__Task brief__
Only one stretch of the listing below is wanted. Give it again exactly, from the line with "finish: 7.26 / 98900" through the line with "clkinv_2: 35".

>>>>>

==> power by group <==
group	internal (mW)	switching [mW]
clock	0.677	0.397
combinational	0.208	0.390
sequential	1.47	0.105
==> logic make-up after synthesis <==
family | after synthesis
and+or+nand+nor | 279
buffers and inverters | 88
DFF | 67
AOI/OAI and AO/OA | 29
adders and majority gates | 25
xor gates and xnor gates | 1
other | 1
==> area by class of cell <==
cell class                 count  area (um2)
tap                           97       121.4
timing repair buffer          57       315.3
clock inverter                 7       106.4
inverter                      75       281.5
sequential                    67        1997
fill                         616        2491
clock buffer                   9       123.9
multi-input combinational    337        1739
[src/rtl/ret_pkg.sv]
// ----------------------------------------------------------------------------
// ret_pkg
// Types and codes shared by the rumble effect table and its slot update logic.
// ----------------------------------------------------------------------------
package ret_pkg;

  // request modes
  typedef enum logic [1:0] {
    MODE_UPLOAD = 2'd0,
    MODE_ERASE  = 2'd1,
    MODE_PLAY   = 2'd2,
    MODE_TICK   = 2'd3
  } mode_t;

  // result status codes
  localparam logic [1:0] STATUS_OK           = 2'd0;
  localparam logic [1:0] STATUS_INVALID      = 2'd1;
  localparam logic [1:0] STATUS_PLAY_IGNORED = 2'd2;

  // one stored effect slot
  typedef struct packed {
    logic        valid;
    logic [15:0] strong_mag;
    logic [15:0] weak_mag;
    logic [15:0] length;
    logic [15:0] delay;
    logic        playing;
    logic [15:0] delay_left;
    logic [31:0] run_left;
    logic        endless;
  } slot_t;

  // latched request, applied to every slot during a pass
  typedef struct packed {
    mode_t       mode;
    logic        is_rumble;
    logic [15:0] strong_mag;
    logic [15:0] weak_mag;
    logic [15:0] length;
    logic [15:0] delay;
    logic [15:0] count;
  } cmd_t;

endpackage

[src/rtl/ret_slot_update.sv]
// ----------------------------------------------------------------------------
// ret_slot_update
// Applies one request to one slot record, then expires a finished effect
// and reports whether the slot drives the motors.
// ----------------------------------------------------------------------------
module ret_slot_update (
  input  ret_pkg::slot_t entry,
  input  ret_pkg::cmd_t  cmd,
  input  logic           target,
  output ret_pkg::slot_t entry_next,
  output logic           active
);

  ret_pkg::slot_t upd;
  logic [31:0]    run_total;
  logic           start;

  assign run_total = {16'd0, entry.length} * {16'd0, cmd.count};
  assign start     = entry.valid && (cmd.count != 16'd0);

  // apply the request
  always_comb begin
    upd = entry;
    case (cmd.mode)
      ret_pkg::MODE_UPLOAD: begin
        if (target && cmd.is_rumble) begin
          upd.valid      = 1'b1;
          upd.strong_mag = cmd.strong_mag;
          upd.weak_mag   = cmd.weak_mag;
          upd.length     = cmd.length;
          upd.delay      = cmd.delay;
        end
      end
      ret_pkg::MODE_ERASE: begin
        if (target) begin
          upd = '0;
        end
      end
      ret_pkg::MODE_PLAY: begin
        if (target) begin
          upd.playing = start;
          if (start) begin
            upd.delay_left = entry.delay;
            upd.endless    = (entry.length == 16'd0);
            upd.run_left   = run_total;
          end
        end
      end
      ret_pkg::MODE_TICK: begin
        if (entry.playing) begin
          if (entry.delay_left != 16'd0) begin
            upd.delay_left = entry.delay_left - 16'd1;
          end else if (!entry.endless && entry.run_left != 32'd0) begin
            upd.run_left = entry.run_left - 32'd1;
          end
        end
      end
      default: begin
        upd = entry;
      end
    endcase
  end

  // drop an effect whose time is up, then form the activity flag
  always_comb begin
    entry_next = upd;
    if (upd.playing && !upd.endless && upd.delay_left == 16'd0 &&
        upd.run_left == 32'd0) begin
      entry_next.playing = 1'b0;
    end
    active = entry_next.playing && (entry_next.delay_left == 16'd0) &&
             ((entry_next.strong_mag != 16'd0) || (entry_next.weak_mag != 16'd0));
  end

endmodule

[src/rtl/rumble_effect_table.sv]
// ----------------------------------------------------------------------------
// rumble_effect_table
// Table of rumble effects kept in one slot memory, updated by a read-modify-
// write sweep over every slot for each request.
// ----------------------------------------------------------------------------
// Sweep: a read state, then a modify state that handles one slot per cycle
// through the single read and write port of the memory, then a done state.
// No new request is taken until the done state has passed the result out.
// Reset: synchronous; the per-slot live bits clear at once so every slot
// reads as empty; no clearing pass is needed and the block is ready at once.
module rumble_effect_table #(
  parameter int EFFECT_SLOTS = 16
) (
  input  logic        clk,
  input  logic        rst,
  input  logic        in_valid,
  output logic        in_stall,
  input  logic [1:0]  mode,
  input  logic [15:0] slot_id,
  input  logic        is_rumble,
  input  logic [15:0] strong_level,
  input  logic [15:0] weak_level,
  input  logic [15:0] length_ms,
  input  logic [15:0] delay_ms,
  input  logic [15:0] play_count,
  output logic        out_valid,
  input  logic        out_stall,
  output logic [1:0]  status,
  output logic        rumble_active
);

  localparam int IDXW = (EFFECT_SLOTS > 1) ? $clog2(EFFECT_SLOTS) : 1;
  localparam int SLOTW = $bits(ret_pkg::slot_t);

  typedef enum logic [3:0] {
    ST_IDLE = 4'b0001,
    ST_READ = 4'b0010,
    ST_MOD  = 4'b0100,
    ST_DONE = 4'b1000
  } state_t;

  state_t            state;
  state_t            state_next;
  ret_pkg::cmd_t     cmd;
  logic [15:0]       cmd_id;
  logic              cmd_in_range;
  logic [1:0]        pass_status;
  logic              pass_active;
  logic [IDXW-1:0]   idx;
  logic [IDXW-1:0]   raddr;
  logic              last;
  logic              accept;
  logic              out_free;
  logic              in_range;

  logic [SLOTW-1:0]        mem [EFFECT_SLOTS];
  logic [EFFECT_SLOTS-1:0] live;
  logic [SLOTW-1:0]        rdata;
  logic                    rd_live;
  ret_pkg::slot_t          entry;
  ret_pkg::slot_t          entry_next;
  logic                    slot_active;
  logic                    target;
  logic                    we;

  assign in_stall = (state != ST_IDLE);
  assign accept   = in_valid && !in_stall;
  assign out_free = !out_valid || !out_stall;
  assign in_range = (slot_id < 16'(EFFECT_SLOTS));
  assign last     = (idx == IDXW'(EFFECT_SLOTS - 1));
  assign raddr    = (state == ST_READ) ? idx : idx + IDXW'(1);
  assign we       = (state == ST_MOD);
  assign target   = cmd_in_range && (cmd_id[IDXW-1:0] == idx);
  assign entry    = rd_live ? ret_pkg::slot_t'(rdata) : '0;

  // slot memory: one write and one registered read a cycle
  always_ff @(posedge clk) begin
    if (we) begin
      mem[idx] <= SLOTW'(entry_next);
    end
    rdata <= mem[raddr];
  end

  // live bits: a slot never written since reset reads as empty
  always_ff @(posedge clk) begin
    if (rst) begin
      live    <= '0;
      rd_live <= 1'b0;
    end else begin
      if (we) begin
        live[idx] <= 1'b1;
      end
      rd_live <= live[raddr];
    end
  end

  ret_slot_update u_slot (
    .entry      (entry),
    .cmd        (cmd),
    .target     (target),
    .entry_next (entry_next),
    .active     (slot_active)
  );

  // sequencer
  always_comb begin
    state_next = state;
    case (state)
      ST_IDLE: begin
        if (accept) begin
          state_next = ST_READ;
        end
      end
      ST_READ: begin
        state_next = ST_MOD;
      end
      ST_MOD: begin
        if (last) begin
          state_next = ST_DONE;
        end
      end
      ST_DONE: begin
        if (out_free) begin
          state_next = ST_IDLE;
        end
      end
      default: begin
        state_next = ST_IDLE;
      end
    endcase
  end

  always_ff @(posedge clk) begin
    if (rst) begin
      state <= ST_IDLE;
    end else begin
      state <= state_next;
    end
  end

  // latch the request and its status
  always_ff @(posedge clk) begin
    if (accept) begin
      cmd.mode       <= ret_pkg::mode_t'(mode);
      cmd.is_rumble  <= is_rumble;
      cmd.strong_mag <= strong_level;
      cmd.weak_mag   <= weak_level;
      cmd.length     <= length_ms;
      cmd.delay      <= delay_ms;
      cmd.count      <= play_count;
      cmd_id         <= slot_id;
      cmd_in_range   <= in_range;
      case (ret_pkg::mode_t'(mode))
        ret_pkg::MODE_UPLOAD: begin
          pass_status <= (!is_rumble || !in_range) ? ret_pkg::STATUS_INVALID
                                                   : ret_pkg::STATUS_OK;
        end
        ret_pkg::MODE_ERASE: begin
          pass_status <= in_range ? ret_pkg::STATUS_OK : ret_pkg::STATUS_INVALID;
        end
        ret_pkg::MODE_PLAY: begin
          pass_status <= in_range ? ret_pkg::STATUS_OK
                                  : ret_pkg::STATUS_PLAY_IGNORED;
        end
        default: begin
          pass_status <= ret_pkg::STATUS_OK;
        end
      endcase
    end
  end

  // advance the slot index and gather activity over the sweep
  always_ff @(posedge clk) begin
    if (accept) begin
      idx         <= '0;
      pass_active <= 1'b0;
    end else if (state == ST_MOD) begin
      pass_active <= pass_active | slot_active;
      if (!last) begin
        idx <= idx + IDXW'(1);
      end
    end
  end

  // output register: hold the result until it is taken
  always_ff @(posedge clk) begin
    if (rst) begin
      out_valid <= 1'b0;
    end else if (state == ST_DONE && out_free) begin
      out_valid <= 1'b1;
    end else if (!out_stall) begin
      out_valid <= 1'b0;
    end
  end

  always_ff @(posedge clk) begin
    if (state == ST_DONE && out_free) begin
      status        <= pass_status;
      rumble_active <= pass_active;
    end
  end

endmodule

[config.mk]
export PLATFORM = sky130hd
export DESIGN_NAME = rumble_effect_table
export DESIGN_NICKNAME = d
export VERILOG_FILES = /design/src/rtl/ret_pkg.sv /design/src/rtl/ret_slot_update.sv /design/src/rtl/rumble_effect_table.sv
export SDC_FILE = /design/constraint.sdc
export NUM_CORES = 2
export LEC_CHECK = 0
export ABC_AREA = 0
export BUFFER_PORTS_ARGS = -buffer_cell sky130_fd_sc_hd__buf_2
export CORE_ASPECT_RATIO = 0.8
export CORE_MARGIN = 5
export CORE_UTILIZATION = 40
export DETAILED_ROUTE_END_ITERATION = 12
export PLACE_DENSITY = 0.55
export SYNTH_ARGS = -nofsm -noshare
export SYNTH_HDL_FRONTEND = slang
export SYNTH_SLANG_ARGS = --single-unit
[constraint.sdc]
create_clock -name clk -period 17.05 [get_ports clk]
set_input_delay 0.8525 -clock clk [delete_from_list [all_inputs] [get_ports clk]]
set_output_delay 0.8525 -clock clk [all_outputs]
set_load 0.02 [all_outputs]
==> flow_summary.toml <==
[die]
num_io_pins = 108
start_util_pct = 40.1
die_h_um = 429
dieArea_um2 = 229000
row_count = 154
core-area_um2 = 219000
die_w_um = 534

[placement]
gp_congestion = 0.912
dpl.cell_count = 7502
port_buffers = 107
hpwl_um = 129000

[sta]
skew_ns = 0.0873
setup-violations-final = 0
holdWs_ns = 0.151
hold_viol_final = 0
timing.final.crit_share_pct = 57.4
tns_ns = 0
drv_slew = 0
slew_headroom_pct = 14.8
worst_pin_slew_ns = 1.27
rsz0062_at_grt = "false"
fin_crit_ns = 9.79
max_freq_mhz = 102

[hold_path]
hold_path_class = "input pin to register"

[cells_and_area]
drive_gt1_share_pct = 23.3
finalNonFillerCells = 7884
fillCellCount = 18700
syn2layout_area_growth_pct = 12.5
nets = 5239
finish.utilization_pct = 45.1

[cts]
clock-sinks = 2075
cts.repair.resized = 0
clk_pin_slew_ns = 0.06
holdBufCountCts = 0
clk_latency_ns = 0.87
cts_buffers = 208
clockRootBuffer = "clkbuf_16"
cts_max_level = 4
cts.path.max_buffers = 4
post-cts-setup-buffer-count = 0
cts_tree = "done"

[synth]
ys.flop_type = "edfxtp_1"
synth-xor-area-share_pct = 0.309
synth_compound_area_share_pct = 2.83
async_reset_ff_share_pct = 0
synthMuxAreaShare_pct = 14.9
yosysSeqAreaShare_pct = 69.2
synthSimpleGateAreaFrac_pct = 4.51
synth-seq-cells = 2075
synthAdderAreaFrac_pct = 6.07
synth_top_family_by_area = "multiplexers"
post_synth_num_cell_types = 83
synth_edf_count = 1933
netlist_area_um2 = 87900
yosysWarnings = 0
postSynthAreaPerCell_um2 = 19.0
synthCells = 4628
synth_nets = 5041

[critical_path]
cp_max_fo = 80
worst_setup_path_start_kind = "register"
cp.arrival_ns = 10.27
crit_type = "register to register"
cp.required_ns = 17.53
cp-end-kind = "register"

[drt]
first_pass_iters = 6
drt_iter0_markers = 4563
wl_per_cell_um = 29.4
route.detailed.drc = 0
wl_um = 232000
route.vias.total = 45700
ant_nets = 0
vias_per_cell = 5.80

[power_and_ir_drop]
power_w = 0.0101
leakage_nw = 34.2
powerDensity_nw_per_um2 = 103
ir_drop_mv = 0.0846

[global_routing]
grt_pass1_vias = 46700
grt_max_degree = 91
antenna_found_initial = 3
gr-usage-all-layers_pct = 20.1
grt_pass1_wl_um = 339000
overflow = 0

[run_status]
status = "completed"

[run]
maxCapViolations = 0
kinds of logic after synthesis:
group	after synthesis
AOI/OAI and AO/OA	349
xor gates and xnor gates	31
adders and majority gates	310
buffers and inverters	488
DFF	2075
muxes	589
and+or+nand+nor	786
power by group:
| part | switching [W] | total (W) | internal [W] | leakage, nW |
|---|---|---|---|---|
| Clock | 0.00193 | 0.00445 | 0.00252 | 3.19 |
| Combinational | 0.0000863 | 0.000156 | 0.0000695 | 12.0 |
| Sequential | 0.0000327 | 0.00554 | 0.00551 | 19.0 |
critical path, stage by stage (launching register included):
cell and delay, ns:
dfxtp_4 0.65, buf_4 0.67, and2_1 0.50, nand2_1 0.14, fa_1 0.52, fa_1 0.58, fa_1 0.45, fa_1 0.54
inv_1 0.05, fa_1 0.48, inv_1 0.05, fa_1 0.48, inv_1 0.05, ha_1 0.39, a21o_1 0.24, a31oi_1 0.22
o21a_1 0.21, o21ai_0 0.24, a41o_1 0.32, o311ai_0 0.33, nand3_1 0.54, nor2_1 0.32, or4b_2 0.67, nor3_2 0.37
a21oi_1 0.40
synthesized netlist by cell type, types with 29 or more instances:
| cell | number | area [um^2] |
|---|---|---|
| mux4_2 | 579 | 13000 |
| and3_1 | 132 | 826 |
| nor2_1 | 98 | 368 |
| clkbuf_1 | 186 | 698 |
| a22o_1 | 48 | 420 |
| o21ai_0 | 70 | 350 |
| dfxtp_1 | 142 | 2840 |
| nand4_1 | 30 | 188 |
| nor4_1 | 37 | 231 |
| a21oi_1 | 64 | 320 |
| nand3_1 | 41 | 205 |
| buf_1 | 50 | 188 |
| edfxtp_1 | 1933 | 58000 |
| nor3_1 | 39 | 195 |
| fa_1 | 194 | 3880 |
| and2_1 | 29 | 181 |
| ha_1 | 116 | 1450 |
| nand2_1 | 291 | 1090 |
| inv_1 | 245 | 920 |
registers in the layout (all words and copies together) (netlist names):
register	count
cmd	83
pass_status	2
live	16
mem	1840
cmd_id	4
status	2
cmd_in_range	1
out_valid	1
rdata	115
pass_active	1
rd_live	1
rumble_active	1
idx	4
state	4
stage by stage:
step / worst slack, ns / cell area (um^2)
detailed placement: 7.37 / 92400
floorplan: 7.10 / 87900
global route: 6.62 / 98900
CTS: 7.36 / 98900
global placement: 7.58 / 92400
finish: 7.26 / 98900
cells in the final DEF, fill, tap and decap left out, types with 9 or more instances in the layout:
master / instances
nand2_1: 291
a31oi_1: 18
nand4_1: 30
a21oi_1: 64
nand3_1: 41
nor4_1: 36
clkinv_1: 30
or4_1: 12
a21o_1: 15
xor2_1: 11
o211ai_1: 13
mux4_2: 579
nand2b_1: 9
o41ai_1: 9
fa_1: 194
ha_1: 116
o31ai_1: 11
or3_1: 14
buf_4: 119
clkinvlp_4: 10
xnor2_1: 17
buf_2: 107
clkbuf_8: 14
and3_1: 131
and2_1: 29
clkbuf_1: 54
inv_1: 244
a211oi_1: 11
bufinv_16: 13
a22o_1: 48
clkbuf_16: 210
nor3_1: 34
edfxtp_1: 1933
o21ai_0: 70
a221o_1: 11
dfxtp_1: 141
nor2_1: 85
nor2_4: 12
clkinv_2: 35
area by class of cell:
| cell class | instances | area [um^2] | area share (%) |
|---|---|---|---|
| multi-input combinational | 2065 | 25400 | 25.7 |
| clock buffer | 278 | 5650 | 5.71 |
| tap | 2886 | 3610 | 3.65 |
| timing repair buffer | 231 | 1530 | 1.55 |
| antenna | 4 | 10.0 | 0.0101 |
| inverter | 245 | 925 | 0.935 |
| clock inverter | 100 | 897 | 0.907 |
| sequential | 2075 | 60900 | 61.6 |
final timing paths:
| path | from | endpoint | slack, ns | cells after the start |
|---|---|---|---|---|
| min | delay_ms[1] | cmd[17] | 0.15 | 1 |
| max reg2reg | rd_live | mem[11][49] | 7.26 | 24 |
| min reg2reg | pass_status[0] | status[0] | 0.42 | 0 |
| max | rd_live | mem[11][49] | 7.26 | 24 |
routing by layer:
metal / up-vias / global-route usage, % / part of all wire (%)
met2: 1579 / 31.3 / 47
met3: 274 / 3.01 / 6.2
met5: - / 0 / 0
li1: 18900 / - / -
met4: 0 / 4.56 / 2.1
met1: 24900 / 30.2 / 45
Power figures use the tool's default switching activity.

<<<<<

__Task answer__
finish: 7.26 / 98900
cells in the final DEF, fill, tap and decap left out, types with 9 or more instances in the layout:
master / instances
nand2_1: 291
a31oi_1: 18
nand4_1: 30
a21oi_1: 64
nand3_1: 41
nor4_1: 36
clkinv_1: 30
or4_1: 12
a21o_1: 15
xor2_1: 11
o211ai_1: 13
mux4_2: 579
nand2b_1: 9
o41ai_1: 9
fa_1: 194
ha_1: 116
o31ai_1: 11
or3_1: 14
buf_4: 119
clkinvlp_4: 10
xnor2_1: 17
buf_2: 107
clkbuf_8: 14
and3_1: 131
and2_1: 29
clkbuf_1: 54
inv_1: 244
a211oi_1: 11
bufinv_16: 13
a22o_1: 48
clkbuf_16: 210
nor3_1: 34
edfxtp_1: 1933
o21ai_0: 70
a221o_1: 11
dfxtp_1: 141
nor2_1: 85
nor2_4: 12
clkinv_2: 35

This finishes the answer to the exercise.